Eduardo Sosa, the antihero of “Dance with Snakes,” is an unemployed and restless sociologist who becomes obsessed with a beat-up yellow Chevrolet that parks on the street across from his apartment. Sosa follows its owner—the wretched Jacinto Bustillo—for one day before he unceremoniously kills the man and discovers his secret: Bustillo owned a group of talking snakes, a tetramer of assassins Sosa takes to fondly calling his “ladies.” The snakes, who Sosa names Beti, Loli, Valentina, and Carmela, are the impetus for his transformation into Bustillo; terrified when he first realizes their presence, he quickly grasps: “If I could manage to keep myself under control... concentrate enough so they’d feel my vibrations and understand that I was the new Don Jacinto, I’d be saved.” They are also his accomplices, sustenance, and lovers as he goes on an impulsive rampage through the city, taking incidental revenge on those who wronged Bustillo and killing tens of other hapless individuals—who coincidentally are deeply involved in the politics of the city—along the way.
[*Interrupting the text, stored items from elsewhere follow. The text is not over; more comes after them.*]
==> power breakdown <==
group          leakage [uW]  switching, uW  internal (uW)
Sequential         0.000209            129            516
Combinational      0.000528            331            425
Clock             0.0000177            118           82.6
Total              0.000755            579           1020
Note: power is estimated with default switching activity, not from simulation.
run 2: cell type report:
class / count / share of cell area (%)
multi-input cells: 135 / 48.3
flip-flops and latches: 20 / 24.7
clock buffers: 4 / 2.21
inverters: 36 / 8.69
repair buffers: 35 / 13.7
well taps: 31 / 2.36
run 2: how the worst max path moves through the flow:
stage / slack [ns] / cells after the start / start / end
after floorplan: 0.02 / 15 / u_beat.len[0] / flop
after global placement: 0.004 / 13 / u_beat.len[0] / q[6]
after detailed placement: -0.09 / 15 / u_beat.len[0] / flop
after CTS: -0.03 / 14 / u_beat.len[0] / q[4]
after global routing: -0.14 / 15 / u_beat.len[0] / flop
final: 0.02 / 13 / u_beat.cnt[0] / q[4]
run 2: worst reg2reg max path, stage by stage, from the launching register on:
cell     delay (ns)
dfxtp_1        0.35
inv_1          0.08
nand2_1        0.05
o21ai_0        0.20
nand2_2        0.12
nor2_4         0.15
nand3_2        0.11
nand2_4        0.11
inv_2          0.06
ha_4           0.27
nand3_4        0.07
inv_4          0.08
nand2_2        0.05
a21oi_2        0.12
Moya makes a subtle gesture when he succeeds the narrator’s first-hand account with a more distanced, third-person exposé of the media and police’s scramble to curb the “snake invasion.” As Sosa relays the details of his crimes, his calm demeanor permeates his victims’ screams; “The din outside was tremendous. The ladies were in a kind of orgy, biting everything in sight... In just a few seconds the street had been destroyed. There were dozens of bodies lying twisted on the ground between the vendors’ stalls, as though there’d been a machine gun attack or an earthquake. I thought we shouldn’t call too much attention to ourselves. I opened the car door and yelled for them to come back. They came in excited and out of breath.” Sosa’s only exhibition of sincere sorrow comes when Valentina’s head is shot off during one confrontation. It is surprisingly easy to sympathize with the narrator; his offhand treatment of death renders the murders meaningless, and his intimate loneliness—as a man who relies on snakes for warmth—is more pitiful than disturbing. By comparison, the version of the crimes given by the media and the police seems like a bumbling, confused mess of tenuous hypotheses. Their powerlessness to keep up with Sosa is made more evident when the reader, already knowledgeable about the murders that have been committed, has to wade through the police department’s political conspiracy theories.

“Dance with Snakes” suggests the extent of Moya’s potential, but does not realize it fully. While “Senselessness,” published eight years later, was a horrific testimony of genocide, “Dance with Snakes” is an unsettling account of a narrator disillusioned with his own race. The novel gives a glimpse of the incredible emotional devastation that makes “Senselessness” such a disconcerting story of a man losing grip with his humanity, and it hints at Moya’s humor, with its fast-paced murder scheme that evokes the satirical comedy of Voltaire’s “Candide.” But more than a revelation of how developed Moya’s work would become, “Dance with Snakes” is a provocative take on what happens when a man on the fringes of society meets those entrenched in it.

For when the terror and destruction conclude, Sosa must reenter society—devastated and disoriented—alone once more. “I stumbled along, talking to myself, gesturing at the night, babbling. I called out to Loli. My love, my beautiful girl, come with me. I called out to Beti and Carmela, my princesses who had loved me so. Don’t leave me, my darlings, what will I do without you, where have you gone?” Yet despite the explosive display of power that sets Sosa fleeing from his snakes, Moya suggests that the man who has caused so much chaos will simply blend back into the world around him. Punished for being intractable, Sosa nevertheless manages to spite authority and replace a façade that fools those who tried to tame him. “Dance with Snakes” is a pointed critique of societal repression, whose value lies in its ability to infringe upon the prude sensitivities of human emotion and to make a renegade sympathetic, if not a hero.